`src/rtl/fir_engine.sv`:
```
// ---------------------------------------------------------------------------
// fir_engine
// FIR compute engine that sits between the input sample RAM and the output
// RAM. On start it takes over both RAM address muxes, convolves the stored
// samples x[] with the coefficient RAM h[], writes rounded and saturated
// results y[] to the output RAM, pulses done and hands the RAMs back to AXI.
//
//   y[n] = sum_{k=0}^{T(n)-1} h[k] * x[n-k],  T(n) = min(n+1, n_taps)
//
// Ports
//   a_clk, a_rst          clock, synchronous active-high reset
//   start                 one-cycle job request, honoured only in IDLE
//   n_samples, n_taps     job size (0..2^ADDR_WIDTH), latched on start
//   busy, done            job in progress / one-cycle end-of-job pulse
//   sel_mux_wej/wyj       engine owns input / output RAM address (= busy)
//   adr_probki, probka    input RAM read address / data (1-cycle latency)
//   adr_wsp, wsp          coefficient RAM read address / data (1-cycle)
//   adr_wyniku, wynik     output RAM write address / data
//   wyj_wr                output RAM write enable, one pulse per result
// ---------------------------------------------------------------------------
module fir_engine #(
  parameter int ADDR_WIDTH = 13,
  parameter int DATA_WIDTH = 16,
  parameter int COEF_WIDTH = 16,
  parameter int RES_WIDTH  = 16,
  parameter int ACC_WIDTH  = 40,
  parameter int FRAC_BITS  = 15
) (
  input  logic                         a_clk,
  input  logic                         a_rst,
  input  logic                         start,
  input  logic [ADDR_WIDTH:0]          n_samples,
  input  logic [ADDR_WIDTH:0]          n_taps,
  output logic                         busy,
  output logic                         done,
  output logic                         sel_mux_wej,
  output logic                         sel_mux_wyj,
  output logic [ADDR_WIDTH-1:0]        adr_probki,
  input  logic signed [DATA_WIDTH-1:0] probka,
  output logic [ADDR_WIDTH-1:0]        adr_wsp,
  input  logic signed [COEF_WIDTH-1:0] wsp,
  output logic [ADDR_WIDTH-1:0]        adr_wyniku,
  output logic signed [RES_WIDTH-1:0]  wynik,
  output logic                         wyj_wr
);

  localparam int CW = ADDR_WIDTH + 1;
  localparam int PW = DATA_WIDTH + COEF_WIDTH;
  localparam logic [CW-1:0]         C_ONE     = CW'(1);
  localparam logic [CW-1:0]         C_TWO     = CW'(2);
  localparam logic [ADDR_WIDTH-1:0] C_ADR_ONE = ADDR_WIDTH'(1);
  localparam logic signed [ACC_WIDTH-1:0] C_HALF =
    {{(ACC_WIDTH-FRAC_BITS){1'b0}}, 1'b1, {(FRAC_BITS-1){1'b0}}};
  localparam logic signed [ACC_WIDTH-1:0] C_RES_MAX =
    {{(ACC_WIDTH-RES_WIDTH+1){1'b0}}, {(RES_WIDTH-1){1'b1}}};
  localparam logic signed [ACC_WIDTH-1:0] C_RES_MIN =
    {{(ACC_WIDTH-RES_WIDTH+1){1'b1}}, {(RES_WIDTH-1){1'b0}}};

  typedef enum logic [2:0] {
    S_IDLE, S_SETUP, S_MAC, S_DRAIN, S_WRITE, S_DONE
  } state_t;

  state_t                        r_state;
  logic [CW-1:0]                 r_nSamples;
  logic [CW-1:0]                 r_nTaps;
  logic [CW-1:0]                 r_n;
  logic [CW-1:0]                 r_k;
  logic [CW-1:0]                 r_t;
  logic                          r_vld;
  logic signed [ACC_WIDTH-1:0]   r_acc;
  logic                          r_busy;
  logic                          r_done;
  logic [ADDR_WIDTH-1:0]         r_adrProbki;
  logic [ADDR_WIDTH-1:0]         r_adrWsp;
  logic [ADDR_WIDTH-1:0]         r_adrWyniku;
  logic signed [RES_WIDTH-1:0]   r_wynik;
  logic                          r_wyjWr;

  logic signed [PW-1:0]          w_prod;
  logic signed [ACC_WIDTH-1:0]   w_prodExt;
  logic signed [ACC_WIDTH-1:0]   w_accNext;
  logic signed [ACC_WIDTH-1:0]   w_rounded;
  logic signed [ACC_WIDTH-1:0]   w_shifted;
  logic signed [RES_WIDTH-1:0]   w_sat;
  logic [CW-1:0]                 w_kInc;
  logic [CW-1:0]                 w_nInc;
  logic [CW-1:0]                 w_nInc2;
  logic [CW-1:0]                 w_tFirst;
  logic [CW-1:0]                 w_tNext;

  // Number of taps that contribute to a sample: the history runs out before
  // the coefficient list does for the first n_taps-1 samples.
  function automatic logic [CW-1:0] tapsFor(input logic [CW-1:0] nPlusOne,
                                            input logic [CW-1:0] nTaps);
    return (nPlusOne < nTaps) ? nPlusOne : nTaps;
  endfunction

  // The RAM data seen this cycle belongs to the address issued last cycle,
  // so the product is only added when the one-deep valid pipe says so.
  assign w_prod    = probka * wsp;
  assign w_prodExt = {{(ACC_WIDTH-PW){w_prod[PW-1]}}, w_prod};
  assign w_accNext = r_acc + (r_vld ? w_prodExt : '0);
  assign w_rounded = w_accNext + C_HALF;
  assign w_shifted = w_rounded >>> FRAC_BITS;

  assign w_kInc   = r_k + C_ONE;
  assign w_nInc   = r_n + C_ONE;
  assign w_nInc2  = r_n + C_TWO;
  assign w_tFirst = tapsFor(C_ONE, r_nTaps);
  assign w_tNext  = tapsFor(w_nInc2, r_nTaps);

  // Clamp the rounded accumulator into the signed result range.
  always_comb begin
    w_sat = w_shifted[RES_WIDTH-1:0];
    if (w_shifted > C_RES_MAX) begin
      w_sat = C_RES_MAX[RES_WIDTH-1:0];
    end else if (w_shifted < C_RES_MIN) begin
      w_sat = C_RES_MIN[RES_WIDTH-1:0];
    end
  end

  // Main control FSM. All outputs are registered and set on the edge that
  // enters the state they belong to, so RAM addresses for MAC step k are
  // already stable during that step. A sample with no taps skips MAC and
  // goes straight to DRAIN with a cleared accumulator.
  always_ff @(posedge a_clk) begin
    if (a_rst) begin
      r_state     <= S_IDLE;
      r_nSamples  <= '0;
      r_nTaps     <= '0;
      r_n         <= '0;
      r_k         <= '0;
      r_t         <= '0;
      r_vld       <= 1'b0;
      r_acc       <= '0;
      r_busy      <= 1'b0;
      r_done      <= 1'b0;
      r_adrProbki <= '0;
      r_adrWsp    <= '0;
      r_adrWyniku <= '0;
      r_wynik     <= '0;
      r_wyjWr     <= 1'b0;
    end else begin
      case (r_state)
        S_IDLE: begin
          if (start) begin
            r_nSamples <= n_samples;
            r_nTaps    <= n_taps;
            r_busy     <= 1'b1;
            r_state    <= S_SETUP;
          end
        end
        S_SETUP: begin
          r_n   <= '0;
          r_acc <= '0;
          r_vld <= 1'b0;
          if (r_nSamples == '0) begin
            r_done  <= 1'b1;
            r_state <= S_DONE;
          end else begin
            r_t         <= w_tFirst;
            r_k         <= '0;
            r_adrProbki <= '0;
            r_adrWsp    <= '0;
            r_state     <= (w_tFirst == '0) ? S_DRAIN : S_MAC;
          end
        end
        S_MAC: begin
          r_acc <= w_accNext;
          r_vld <= 1'b1;
          if (w_kInc == r_t) begin
            r_state <= S_DRAIN;
          end else begin
            r_k         <= w_kInc;
            r_adrProbki <= r_adrProbki - C_ADR_ONE;
            r_adrWsp    <= r_adrWsp + C_ADR_ONE;
          end
        end
        S_DRAIN: begin
          r_acc       <= w_accNext;
          r_vld       <= 1'b0;
          r_wynik     <= w_sat;
          r_wyjWr     <= 1'b1;
          r_adrWyniku <= r_n[ADDR_WIDTH-1:0];
          r_state     <= S_WRITE;
        end
        S_WRITE: begin
          r_wyjWr <= 1'b0;
          r_acc   <= '0;
          r_n     <= w_nInc;
          if (w_nInc < r_nSamples) begin
            r_t         <= w_tNext;
            r_k         <= '0;
            r_adrProbki <= w_nInc[ADDR_WIDTH-1:0];
            r_adrWsp    <= '0;
            r_state     <= (w_tNext == '0) ? S_DRAIN : S_MAC;
          end else begin
            r_done  <= 1'b1;
            r_state <= S_DONE;
          end
        end
        S_DONE: begin
          r_done  <= 1'b0;
          r_busy  <= 1'b0;
          r_state <= S_IDLE;
        end
        default: begin
          r_state <= S_IDLE;
        end
      endcase
    end
  end

  assign busy        = r_busy;
  assign done        = r_done;
  assign sel_mux_wej = r_busy;
  assign sel_mux_wyj = r_busy;
  assign adr_probki  = r_adrProbki;
  assign adr_wsp     = r_adrWsp;
  assign adr_wyniku  = r_adrWyniku;
  assign wynik       = r_wynik;
  assign wyj_wr      = r_wyjWr;

endmodule

```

------------------------------------

■ Problem details ■
Among the lines of the data above, some may hold the word "start"; report how many, as a single number.

■ The completed task ■
5